We use the Multi Level Monte Carlo method to estimate uncertainties in a Henry-like salt water intrusion problem with a fracture. The flow is induced by the variation of the density of the fluid phase, which depends on the mass fraction of salt. We assume that the fracture has a known fixed location but an uncertain aperture. Other input uncertainties are the porosity and permeability fields and the recharge. In our setting, porosity and permeability vary spatially and recharge is time-dependent. For each realisation of these uncertain parameters, the evolution of the mass fraction and pressure fields is modelled by a system of non-linear and time-dependent PDEs with a jump of the solution at the fracture. The uncertainties propagate into the distribution of the salt concentration, which is an important characteristic of the quality of water resources. We show that the multilevel Monte Carlo (MLMC) method is able to reduce the overall computational cost compared to classical Monte Carlo methods. This is achieved by balancing discretisation and statistical errors. Multiple scenarios are evaluated at different spatial and temporal mesh levels. The deterministic solver ug4 is run in parallel to calculate all stochastic scenarios.

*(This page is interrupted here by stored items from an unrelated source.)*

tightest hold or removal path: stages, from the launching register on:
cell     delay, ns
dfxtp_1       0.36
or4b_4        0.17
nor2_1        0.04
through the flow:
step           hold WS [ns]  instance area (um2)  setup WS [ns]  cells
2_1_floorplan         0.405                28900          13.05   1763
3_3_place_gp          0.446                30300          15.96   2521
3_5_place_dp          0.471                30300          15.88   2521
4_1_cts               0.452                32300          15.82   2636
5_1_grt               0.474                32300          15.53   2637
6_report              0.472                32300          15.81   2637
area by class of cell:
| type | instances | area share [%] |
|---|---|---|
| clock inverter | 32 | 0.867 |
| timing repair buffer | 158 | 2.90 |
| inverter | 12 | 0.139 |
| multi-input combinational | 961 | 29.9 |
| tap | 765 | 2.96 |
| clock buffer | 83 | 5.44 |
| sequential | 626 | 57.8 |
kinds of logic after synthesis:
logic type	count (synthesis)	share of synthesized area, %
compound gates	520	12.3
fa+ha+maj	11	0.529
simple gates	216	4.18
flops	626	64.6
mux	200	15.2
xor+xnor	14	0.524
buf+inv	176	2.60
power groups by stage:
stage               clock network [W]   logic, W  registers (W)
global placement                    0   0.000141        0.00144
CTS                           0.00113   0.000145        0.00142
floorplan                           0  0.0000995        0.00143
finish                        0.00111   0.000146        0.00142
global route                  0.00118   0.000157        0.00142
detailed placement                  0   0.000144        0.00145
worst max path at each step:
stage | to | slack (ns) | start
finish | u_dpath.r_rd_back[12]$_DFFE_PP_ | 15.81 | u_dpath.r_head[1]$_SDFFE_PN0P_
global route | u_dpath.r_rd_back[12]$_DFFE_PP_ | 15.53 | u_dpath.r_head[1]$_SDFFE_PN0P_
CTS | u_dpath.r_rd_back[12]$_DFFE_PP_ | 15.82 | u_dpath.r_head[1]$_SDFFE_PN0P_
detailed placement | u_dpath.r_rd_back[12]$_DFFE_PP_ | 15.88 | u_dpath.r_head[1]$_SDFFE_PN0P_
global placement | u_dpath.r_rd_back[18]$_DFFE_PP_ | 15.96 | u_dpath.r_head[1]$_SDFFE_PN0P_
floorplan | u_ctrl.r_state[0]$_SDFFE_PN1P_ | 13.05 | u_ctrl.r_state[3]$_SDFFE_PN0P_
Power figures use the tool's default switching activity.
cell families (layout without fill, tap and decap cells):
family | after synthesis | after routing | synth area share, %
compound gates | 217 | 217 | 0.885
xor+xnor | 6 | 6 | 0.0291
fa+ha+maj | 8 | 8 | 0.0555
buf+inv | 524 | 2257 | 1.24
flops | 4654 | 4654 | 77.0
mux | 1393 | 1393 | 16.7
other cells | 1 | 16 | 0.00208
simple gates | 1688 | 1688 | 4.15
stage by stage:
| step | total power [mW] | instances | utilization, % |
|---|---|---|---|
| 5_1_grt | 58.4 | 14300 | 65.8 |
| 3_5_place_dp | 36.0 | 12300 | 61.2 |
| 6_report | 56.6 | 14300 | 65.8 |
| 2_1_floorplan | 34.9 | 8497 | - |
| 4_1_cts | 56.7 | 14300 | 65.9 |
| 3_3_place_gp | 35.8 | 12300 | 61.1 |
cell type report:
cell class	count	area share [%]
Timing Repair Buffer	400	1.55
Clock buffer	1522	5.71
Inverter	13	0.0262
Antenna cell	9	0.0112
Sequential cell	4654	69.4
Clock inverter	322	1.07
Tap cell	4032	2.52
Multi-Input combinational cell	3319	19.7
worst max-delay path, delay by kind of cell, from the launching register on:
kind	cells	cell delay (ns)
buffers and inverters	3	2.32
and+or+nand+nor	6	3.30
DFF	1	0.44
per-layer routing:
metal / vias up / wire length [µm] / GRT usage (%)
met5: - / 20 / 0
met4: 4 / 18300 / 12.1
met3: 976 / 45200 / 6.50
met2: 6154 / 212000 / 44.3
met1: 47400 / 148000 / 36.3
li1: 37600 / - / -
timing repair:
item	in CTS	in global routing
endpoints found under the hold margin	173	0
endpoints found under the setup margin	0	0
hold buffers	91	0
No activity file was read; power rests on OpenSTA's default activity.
[src/ttrd_pkg.sv]
// ----------------------------------------------------------------------------
// ttrd_pkg
// Shared types and constants of the time tag record decoder: register
// indexes, mode codes, record field widths and the decoded record struct.
// ----------------------------------------------------------------------------
package ttrd_pkg;

  // Configuration port geometry.
  localparam int CFG_INDEX_W = 1;
  localparam int CFG_DATA_W  = 2;

  // Configuration register indexes.
  localparam logic [CFG_INDEX_W-1:0] CFG_DEVICE_KIND = 1'd0;
  localparam logic [CFG_INDEX_W-1:0] CFG_TIMING_MODE = 1'd1;

  // Record format codes.
  localparam logic KIND_CH6 = 1'b0;
  localparam logic KIND_CH4 = 1'b1;

  // Timing mode codes.
  localparam logic [1:0] MODE_T2 = 2'd2;
  localparam logic [1:0] MODE_T3 = 2'd3;

  // Reset values of the configuration registers.
  localparam logic       DEVICE_KIND_RESET = KIND_CH6;
  localparam logic [1:0] TIMING_MODE_RESET = MODE_T2;

  // Widths of the payload.
  localparam int WORD_W    = 32;
  localparam int WIDE_W    = 64;
  localparam int CHANNEL_W = 6;
  localparam int TFIELD_W  = 28;  // widest time field (four-bit-channel T2)
  localparam int SFIELD_W  = 16;  // widest sync field (four-bit-channel T3)

  // Special channel codes.
  localparam logic [5:0] CH6_OVERFLOW = 6'd63;
  localparam logic [3:0] CH4_OVERFLOW = 4'd15;
  localparam logic [3:0] CH4_LAST_T2  = 4'd4;
  localparam logic [3:0] CH4_FIRST_T3 = 4'd1;
  localparam logic [3:0] CH4_LAST_T3  = 4'd4;

  // Fixed overflow periods of the four-bit-channel format.
  localparam logic [WIDE_W-1:0] OVF_PERIOD_CH4_T2 = 64'd210698240;
  localparam logic [WIDE_W-1:0] OVF_PERIOD_CH4_T3 = 64'd65536;

  // One record after field decode.
  typedef struct packed {
    logic                  is_photon;
    logic                  is_overflow;
    logic                  abs_time;     // T2: time field is relative to the base
    logic [TFIELD_W-1:0]   time_field;
    logic [SFIELD_W-1:0]   sync_field;
    logic [CHANNEL_W-1:0]  channel;
    logic [WIDE_W-1:0]     ovf_incr;
  } decode_t;

endpackage
--- config.mk ---
export PLATFORM = sky130hd
export DESIGN_NAME = bist_ctrl
export DESIGN_NICKNAME = d
export VERILOG_FILES = /design/src/sv/bist_pkg.sv /design/src/sv/bist_ctrl.sv
export SDC_FILE = /design/constraint.sdc
export NUM_CORES = 1
export LEC_CHECK = 0
export BUFFER_PORTS_ARGS = -buffer_cell sky130_fd_sc_hd__buf_2
export CORE_MARGIN = 2
export CORE_UTILIZATION = 52
export CTS_BUF_LIST = sky130_fd_sc_hd__clkbuf_4
export CTS_CLUSTER_SIZE = 14
export DETAILED_ROUTE_END_ITERATION = 12
export PLACE_DENSITY_LB_ADDON = 0.25
export SETUP_SLACK_MARGIN = 0.4
export SYNTH_ARGS = -nofsm -noshare
export SYNTH_HDL_FRONTEND = slang
export SYNTH_SLANG_ARGS = --single-unit
--- constraint.sdc ---
create_clock -name clk -period 2.01 [get_ports clk]
set_input_delay 0.3015 -clock clk [delete_from_list [all_inputs] [get_ports clk]]
set_output_delay 0.3015 -clock clk [all_outputs]
set_load 0.02 [all_outputs]
--- src/sv/bist_pkg.sv ---
// Package for the skeleton thinning block: shared types, codes and the
// Zhang-Suen neighborhood test. No dependencies.
package bist_pkg;

	localparam int ACT_W = 2;
	localparam int CNT_W = 16;
	localparam int DIM_W = 9;

	typedef enum logic [ACT_W-1:0] {
		ACT_WRITE = 2'd0,
		ACT_THIN  = 2'd1,
		ACT_READ  = 2'd2,
		ACT_NONE  = 2'd3
	} action_t;

	localparam logic [0:0] REG_WIDTH  = 1'd0;
	localparam logic [0:0] REG_HEIGHT = 1'd1;

	// Controller to datapath commands
	typedef struct packed {
		logic clr_img;     // image store clear sweep step
		logic load_req;    // latch request fields
		logic host_wr;     // host pixel write
		logic host_rd;     // host pixel read issue
		logic rd_cap;      // capture read data into result
		logic thin_start;  // reset iteration count
		logic iter_start;  // clear changed flag
		logic judge;       // one judge step
		logic judge_init;  // reset scan position
		logic apply;       // one apply step
		logic iter_done;   // count iteration
		logic phase;       // sub-pass select
	} cmd_t;

	// Datapath to controller status
	typedef struct packed {
		logic clr_last;
		logic scan_last;
		logic changed;
		logic tiny;
	} sts_t;

	// Zhang-Suen mark test; n[0]=P2 ... n[7]=P9
	function automatic logic zs_mark(input logic p1, input logic [7:0] n,
			input logic phase);
		logic [3:0] b;
		logic [3:0] a;
		logic m1, m2;
		b = '0;
		a = '0;
		for (int k = 0; k < 8; k++) begin
			b = b + 4'(n[k]);
			a = a + 4'(!n[k] && n[(k + 1) % 8]);
		end
		if (!phase) begin
			m1 = n[0] & n[2] & n[4];
			m2 = n[2] & n[4] & n[6];
		end else begin
			m1 = n[0] & n[2] & n[6];
			m2 = n[0] & n[4] & n[6];
		end
		return p1 && (a == 4'd1) && (b >= 4'd2) && (b <= 4'd6) && !m1 && !m2;
	endfunction

endpackage
### config.mk
export PLATFORM = sky130hd
export DESIGN_NAME = imm_queue
export DESIGN_NICKNAME = d
export VERILOG_FILES = /design/src/hdl/integer_matrix_multiply_core_assert.svh /design/src/hdl/imm_pkg.sv /design/src/hdl/imm_queue.sv
export SDC_FILE = /design/constraint.sdc
export NUM_CORES = 1
export LEC_CHECK = 0
export ABC_AREA = 1
export BUFFER_PORTS_ARGS = -buffer_cell sky130_fd_sc_hd__buf_2
export CAP_MARGIN = 20
export CORE_UTILIZATION = 45
export DETAILED_ROUTE_END_ITERATION = 8
export PLACE_DENSITY = 0.78
export SYNTH_ARGS = -nofsm -noshare
export SYNTH_HDL_FRONTEND = slang
export SYNTH_SLANG_ARGS = --single-unit
### constraint.sdc
create_clock -name clk -period 3.79 [get_ports clk]
set_clock_uncertainty 0.1 [all_clocks]
set_input_delay 0.1895 -clock clk [delete_from_list [all_inputs] [get_ports clk]]
set_output_delay 0.1895 -clock clk [all_outputs]
set_load 0.03 [all_outputs]
### src/hdl/integer_matrix_multiply_core_assert.svh
// assertion macros for the integer matrix multiply core
// expects clk and arst_n in the scope of the including module
`ifndef INTEGER_MATRIX_MULTIPLY_CORE_ASSERT_SVH
`define INTEGER_MATRIX_MULTIPLY_CORE_ASSERT_SVH

// property checked on every clock edge outside reset
`define IMM_ASSERT(label, prop, msg) \
	label: assert property (@(posedge clk) disable iff (!arst_n) prop) \
		else $error(msg);

// condition in one cycle implies a condition in the next cycle
`define IMM_ASSERT_NEXT(label, pre, post, msg) \
	label: assert property (@(posedge clk) disable iff (!arst_n) (pre) |=> (post)) \
		else $error(msg);

`endif

### src/hdl/imm_pkg.sv
`timescale 1ns / 1ps
// shared types, codes and constants of the integer matrix multiply core
// no dependencies
package imm_pkg;

	localparam int DIM_DEFAULT = 16;
	localparam int MAX_EXT = 16;
	localparam int REG_W = 5;
	localparam int CFG_IW = 2;
	localparam int QUEUE_DEPTH = 2;
	localparam logic [REG_W-1:0] REG_RESET = REG_W'(16);

	typedef enum logic {
		OP_LOAD = 1'b0,
		OP_STREAM = 1'b1
	} op_t;

	typedef enum logic [CFG_IW-1:0] {
		CFG_ROWS_A = 2'd0,
		CFG_INNER_LEN = 2'd1,
		CFG_COLS_B = 2'd2
	} cfg_reg_t;

	typedef enum logic [1:0] {
		BK_IDLE,
		BK_ISSUE,
		BK_DRAIN,
		BK_EMIT
	} back_state_t;

	typedef struct packed {
		op_t op;
		logic [3:0] row_index;
		logic [3:0] col_index;
		logic signed [31:0] elem_value;
	} in_item_t;

	typedef struct packed {
		logic [3:0] out_row;
		logic [3:0] out_col;
		logic signed [31:0] product_sum;
		logic row_done;
		logic matrix_done;
	} out_item_t;

	// classified item handed from front to back
	typedef struct packed {
		op_t kind;
		logic first;
		logic last;
		logic row_last;
		logic [3:0] row;
		logic [3:0] col;
		logic [31:0] value;
	} job_t;

	// zero acts as one, anything above the cap acts as the cap
	function automatic logic [REG_W-1:0] eff_size(input logic [REG_W-1:0] v,
			input logic [REG_W-1:0] cap);
		logic [REG_W-1:0] r;
		r = v;
		if (v == '0) begin
			r = REG_W'(1);
		end else if (v > cap) begin
			r = cap;
		end
		return r;
	endfunction

endpackage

翻译：本文采用多级蒙特卡洛方法对含裂隙的类亨利盐分入侵问题中的不确定性进行估计。流动由流体相密度变化所驱动，而密度取决于盐分质量分数。我们假设裂隙位置已知且固定，但其开度具有不确定性。其他输入不确定性包括孔隙度和渗透率场以及补给量。在本研究设定中，孔隙度和渗透率具有空间变异性，补给量则随时间变化。针对这些不确定参数的每个实现，质量分数和压力场的演化通过一组非线性和时间依赖的偏微分方程进行建模，且在裂隙处存在解跳跃。这些不确定性会传递到盐浓度分布中，而盐浓度是水资源质量的重要特征指标。研究表明，与经典蒙特卡洛方法相比，多级蒙特卡洛方法能够通过平衡离散化误差和统计误差来降低总体计算成本。该方法通过在不同时空网格层级上评估多种情景实现这一目标。确定性求解器ug4以并行方式运行，用于计算所有随机情景。